AIM OF THE TASK: Take the lines below between the one holding "export DESIGN_NAME = mc_control_unit" and the one holding "export CORE_UTILIZATION = 40", inclusive, and copy them exactly. Add nothing.

Records from a data collection

- - - -

File: config.mk
export PLATFORM = sky130hd
export DESIGN_NAME = mc_control_unit
export DESIGN_NICKNAME = d
export VERILOG_FILES = /design/src/rtl/mc_control_unit.sv
export SDC_FILE = /design/constraint.sdc
export NUM_CORES = 1
export LEC_CHECK = 0
export ABC_AREA = 1
export CORE_MARGIN = 4
export CORE_UTILIZATION = 40
export CTS_CLUSTER_DIAMETER = 150
export CTS_CLUSTER_SIZE = 14
export DETAILED_ROUTE_END_ITERATION = 10
export PLACE_DENSITY_LB_ADDON = 0.15
export SLEW_MARGIN = 40
export SYNTH_ARGS = -nofsm -noshare
export SYNTH_HDL_FRONTEND = slang
export SYNTH_SLANG_ARGS = --single-unit
File: constraint.sdc
create_clock -name clk -period 2.2 [get_ports clk]
set_input_delay 0.22 -clock clk [delete_from_list [all_inputs] [get_ports clk]]
set_output_delay 0.22 -clock clk [all_outputs]
set_load 0.02 [all_outputs]
File: src/rtl/mc_control_unit.sv
// Multi-cycle sequencer for the MIPS core: FETCH/DECODE/EXEC/MEM/WB with bounded memory waits.
// Enables are combinational from state and ready inputs, and they are zeroed while rst is high.
module mc_control_unit #(
  parameter int N_INS    = 31,
  parameter int WAIT_MAX = 15,
  parameter int CNT_W    = 32
) (
  input  logic             clk,
  input  logic             rst,
  input  logic [N_INS-1:0] ins,
  input  logic             if_equal,
  input  logic             imem_ready,
  input  logic             dmem_ready,
  output logic             im_r,
  output logic             ir_we,
  output logic             pc_we,
  output logic [1:0]       pc_sel,
  output logic             rf_we,
  output logic             dm_cs,
  output logic             dm_r,
  output logic             dm_w,
  output logic [2:0]       state,
  output logic             err,
  output logic [CNT_W-1:0] instr_cnt,
  output logic [CNT_W-1:0] cycle_cnt
);

  localparam int WW = $clog2(WAIT_MAX + 1);

  typedef enum logic [2:0] {
    S_FETCH  = 3'd0,
    S_DECODE = 3'd1,
    S_EXEC   = 3'd2,
    S_MEM    = 3'd3,
    S_WB     = 3'd4,
    S_ERR    = 3'd7
  } state_t;

  typedef enum logic [2:0] {
    OP_ALU, OP_LW, OP_SW, OP_BEQ, OP_BNE, OP_JR, OP_J, OP_JAL
  } op_t;

  localparam logic [1:0] SEL_PC4 = 2'b00;
  localparam logic [1:0] SEL_RS  = 2'b01;
  localparam logic [1:0] SEL_JMP = 2'b10;
  localparam logic [1:0] SEL_BR  = 2'b11;

  state_t        cur, nxt;
  op_t           op;
  logic [WW-1:0] wcnt;
  logic          timed_out;
  logic          waiting;
  logic          taken;

  assign state = cur;

  // Multi-hot instruction vectors resolve to the highest-priority class.
  always_comb begin
    op = OP_ALU;
    if      (ins[30]) op = OP_JAL;
    else if (ins[29]) op = OP_J;
    else if (ins[16]) op = OP_JR;
    else if (ins[25]) op = OP_BNE;
    else if (ins[24]) op = OP_BEQ;
    else if (ins[23]) op = OP_SW;
    else if (ins[22]) op = OP_LW;
  end

  assign taken     = (op == OP_BEQ) ? if_equal : ~if_equal;
  assign timed_out = (wcnt == WW'(WAIT_MAX));
  assign waiting   = ((cur == S_FETCH) && !imem_ready) || ((cur == S_MEM) && !dmem_ready);

  always_comb begin
    nxt    = cur;
    im_r   = 1'b0;
    ir_we  = 1'b0;
    pc_we  = 1'b0;
    pc_sel = SEL_PC4;
    rf_we  = 1'b0;
    dm_cs  = 1'b0;
    dm_r   = 1'b0;
    dm_w   = 1'b0;
    unique case (cur)
      S_FETCH: begin
        im_r = 1'b1;
        if (imem_ready) begin
          ir_we = 1'b1;
          nxt   = S_DECODE;
        end else if (timed_out) begin
          nxt = S_ERR;
        end
      end
      S_DECODE: begin
        if (ins == '0) begin
          nxt = S_ERR;
        end else begin
          unique case (op)
            OP_JAL: begin pc_we = 1'b1; pc_sel = SEL_JMP; rf_we = 1'b1; nxt = S_FETCH; end
            OP_J:   begin pc_we = 1'b1; pc_sel = SEL_JMP; nxt = S_FETCH; end
            OP_JR:  begin pc_we = 1'b1; pc_sel = SEL_RS;  nxt = S_FETCH; end
            default: nxt = S_EXEC;
          endcase
        end
      end
      S_EXEC: begin
        unique case (op)
          OP_BEQ, OP_BNE: begin
            pc_we  = 1'b1;
            pc_sel = taken ? SEL_BR : SEL_PC4;
            nxt    = S_FETCH;
          end
          OP_LW, OP_SW: nxt = S_MEM;
          default:      nxt = S_WB;
        endcase
      end
      S_MEM: begin
        dm_cs = 1'b1;
        dm_r  = (op == OP_LW);
        dm_w  = (op == OP_SW);
        if (dmem_ready) begin
          if (op == OP_SW) begin
            pc_we = 1'b1;
            nxt   = S_FETCH;
          end else begin
            nxt = S_WB;
          end
        end else if (timed_out) begin
          nxt = S_ERR;
        end
      end
      S_WB: begin
        rf_we = 1'b1;
        pc_we = 1'b1;
        nxt   = S_FETCH;
      end
      S_ERR:   nxt = S_ERR;
      default: nxt = S_ERR;
    endcase
    // Reset abandons any in-flight access immediately, not at the edge.
    if (rst) begin
      im_r   = 1'b0;
      ir_we  = 1'b0;
      pc_we  = 1'b0;
      pc_sel = SEL_PC4;
      rf_we  = 1'b0;
      dm_cs  = 1'b0;
      dm_r   = 1'b0;
      dm_w   = 1'b0;
    end
  end

  always_ff @(posedge clk) begin
    if (rst) begin
      cur       <= S_FETCH;
      wcnt      <= '0;
      err       <= 1'b0;
      instr_cnt <= '0;
      cycle_cnt <= '0;
    end else begin
      cur <= nxt;
      // Any cycle that is not a stalled FETCH/MEM leaves the counter cleared for the next entry.
      if (waiting) wcnt <= wcnt + WW'(1);
      else         wcnt <= '0;
      if (nxt == S_ERR) err <= 1'b1;
      instr_cnt <= instr_cnt + CNT_W'(pc_we);
      if (cur != S_ERR) cycle_cnt <= cycle_cnt + CNT_W'(1);
    end
  end

endmodule

==> impl_metrics.json <==
{
  "status": "finished, violations left",
  "violations": "negative setup slack",
  "die_h_um": 111.0,
  "io_buffers": 112,
  "antenna_found_initial": 0,
  "maxSlewViolCount": 0,
  "track_usage": 0.2035,
  "fin_crit_ps": 2364,
  "grt_overflow": 0,
  "tightest_slew_ps": 537.4,
  "wirelength_um": 13060,
  "place.gp.congestion": 0.9621,
  "fillerInstances": 950,
  "fmax_mhz": 423.1,
  "mostFrequentLayoutCell": "nand2_1",
  "finalSetupViolations": 18,
  "crit_slowest_cell": "dfxtp_4",
  "grt_first_pass_wirelength_um": 21340,
  "ys.flop_type": "dfxtp_1",
  "critPathCapture": "instr_cnt[16]",
  "final_area_um2": 6509,
  "cts_root_buffer": "clkbuf_8",
  "cts_buffer_depth": 2,
  "grt_max_degree": 37,
  "layout_common_cells": "163 x nand2_1, 96 x clkdlybuf4s50_1, 79 x inv_1",
  "fin_total_pwr_w": 0.002684,
  "drc_errors": 0,
  "first_pass_iters": 5,
  "peakVddDrop_mv": 0.2166,
  "ys_ff_latch": 72,
  "syn_inst": 671,
  "worstSetupPathType": "reg2reg",
  "crit_path_cell_trace": "inv_4, nor3_4, inv_2, nor2_2, nor2_2, a31oi_4, ha_4, ha_4, nand2_4, nor2_4, nand3_4, nor2_4, nand2_2, or3_1, a21oi_1",
  "worst_setup_path_start_kind": "register",
  "core-area_um2": 10320,
  "syn-num-nets": 711,
  "vias_per_cell": 5.016,
  "hold_path_class": "in2reg",
  "syn_avg_cell_area_um2": 6.319,
  "postPlaceCellArea_um2": 5873,
  "drv_cap": 0,
  "cp_data_required_time_ps": 2470,
  "path_delay_family": "simple AND/OR/NAND/NOR gates",
  "p_per_area_nw_per_um2": 412.4,
  "nNetsFinal": 894,
  "startpoint": "state[0]",
  "clock_sinks": 72,
  "critical_path_arrival_ps": 2630,
  "hold_viol": 0,
  "placementRows": 37,
  "reg2reg_from": "state[0]",
  "worstSkewPairLatency_ps": 340,
  "die_area_um2": 12310,
  "path_depth": 15,
  "num_vias": 4991,
  "hpwl_um": 9620,
  "synth.distinct_cells": 39,
  "worst_slack_ps": -163.7,
  "end_kind": "register",
  "instances_no_fill": 995,
  "clkTransAtPathRegs_ps": 70,
  "seq_area_frac_synth": 0.3399,
  "synth_edf_count": 0,
  "drtIter0Drc": 243,
  "synth_area_um2": 4240,
  "cpPeakStageDelay_ps": 400,
  "async_flop_share": 0,
  "drtAntennaViolNets": 0,
  "path_max_fanout": 6,
  "rsz0062_at_grt": "yes",
  "cts_made_buffers": 9,
  "cts_tree": "done",
  "grt_pass1_vias": 4775,
  "syn2layout_area_growth_pct": 53.50,
  "reg2reg_depth": 15,
  "wire_per_inst_um": 13.13,
  "worst-path-buf-inv": 2,
  "htree_levels": 3,
  "die_w_um": 111.0,
  "reg2reg_setup_slack_ps": -160,
  "skew_ps": 16.05,
  "hold_buffers": 0,
  "io_pins": 113,
  "holdWs_ps": 304.2,
  "drive_above_1_share": 0.2212,
  "start_util": 0.4107,
  "leakage_nw": 2.500,
  "yosysWarnings": 0,
  "relSlewSlack": 0.6390,
  "worstReg2RegEnd": "instr_cnt[16]",
  "period_share": 1.074,
  "insertedDiodeCount": 0,
  "place_inst": 947
}
## cell families (layout without fill, tap and decap cells)
logic type	after synthesis	in the layout	synth area share
adders and majority gates	4	4	0.01180
buffers and inverters	106	294	0.09383
and+or+nand+nor	387	387	0.4169
AOI/OAI and AO/OA	88	88	0.1086
DFF	72	72	0.3399
xor gates and xnor gates	14	14	0.02892
## cells in the mapped netlist (2+ instances only)
cell type,instances,area [um^2]
and3_1,2,12.51
nor2_2,5,31.28
xor2_1,9,78.83
o21ai_1,4,20.02
xnor2_1,5,43.79
clkbuf_1,10,37.54
nand2_2,5,31.28
nand3_2,3,30.03
nor2_1,89,334.1
dfxtp_1,72,1441
o21ai_0,22,110.1
nand3b_1,5,37.54
a31oi_1,3,18.77
nor3_2,5,50.05
nand2_1,175,656.9
nand4_1,13,81.33
nor2_4,7,78.83
ha_1,4,50.05
o21ai_2,2,17.52
nor4_1,4,25.02
inv_2,6,22.52
a21oi_1,54,270.3
nor3_1,30,150.1
nand3_1,32,160.2
or2_1,2,12.51
inv_1,88,330.3
or2_2,2,12.51
or3_1,2,12.51
## state kept, by name, indices dropped and copies added, names as in the netlist
name       flops
cycle_cnt     32
err            1
instr_cnt     32
state          3
wcnt           4
## metrics by stage
step	worst slack [ps]	util	TNS [ps]
after floorplan	-315.5	-	-2591
after global placement	-693.4	0.5689	-15370
after detailed placement	-822.9	0.5689	-19050
after CTS	-184.6	0.6160	-1809
after global routing	-293.2	0.6305	-4511
final	-163.7	0.6305	-1503
## what timing repair did
item	CTS	global route
resized for setup	48	58
setup endpoints to repair	33	33
buffers inserted	26	8
pin swaps	15	30
## layer usage
metal / vias up / global-route usage / wire length [um]
met5: - / 0 / 0
met4: 0 / 0.05419 / 164
met3: 15 / 0.05459 / 877
met2: 164 / 0.3568 / 6473
met1: 2303 / 0.2453 / 5547
li1: 2509 / - / -
## power by group
group / total [W] / leakage (nW) / internal [W] / switching (W)
combinational: 0.000298 / 1.82 / 0.000150 / 0.000148
clock: 0.00106 / 0.0928 / 0.000558 / 0.000501
sequential: 0.00133 / 0.583 / 0.00131 / 0.0000154
## how the worst min path moves through the flow
stage	from	to	slack [ps]	depth (start not counted)
floorplan	wcnt[0]	wcnt[0]	420	1
global placement	wcnt[0]	wcnt[0]	430	1
detailed placement	err	err	450	2
CTS	rst	state[1]	290	3
global route	rst	state[2]	300	3
finish	rst	state[2]	300	3
## worst reg2reg max path, stage by stage (launching register included)
cell     delay (ps)
dfxtp_4         400
inv_4            50
nor3_4          180
inv_2            60
nor2_2           90
nor2_2           50
a31oi_4         180
ha_4            180
ha_4            140
nand2_4          60
nor2_4          150
nand3_4         130
nor2_4          120
nand2_2          90
or3_1           310
a21oi_1         120
## cell type report
| class | count | area (um^2) | share of cell area |
|---|---|---|---|
| Multi-Input combinational cell | 493 | 2683 | 0.4121 |
| Timing Repair Buffer | 183 | 1635 | 0.2512 |
| Sequential cell | 72 | 1453 | 0.2232 |
| Inverter | 95 | 369.1 | 0.05671 |
| Tap cell | 136 | 170.2 | 0.02614 |
| Clock buffer | 12 | 145.1 | 0.02230 |
| Clock inverter | 4 | 53.80 | 0.008266 |
Note: power is estimated with default switching activity, not from simulation.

- - - -

WRITTEN REPLY:
export DESIGN_NAME = mc_control_unit
export DESIGN_NICKNAME = d
export VERILOG_FILES = /design/src/rtl/mc_control_unit.sv
export SDC_FILE = /design/constraint.sdc
export NUM_CORES = 1
export LEC_CHECK = 0
export ABC_AREA = 1
export CORE_MARGIN = 4
export CORE_UTILIZATION = 40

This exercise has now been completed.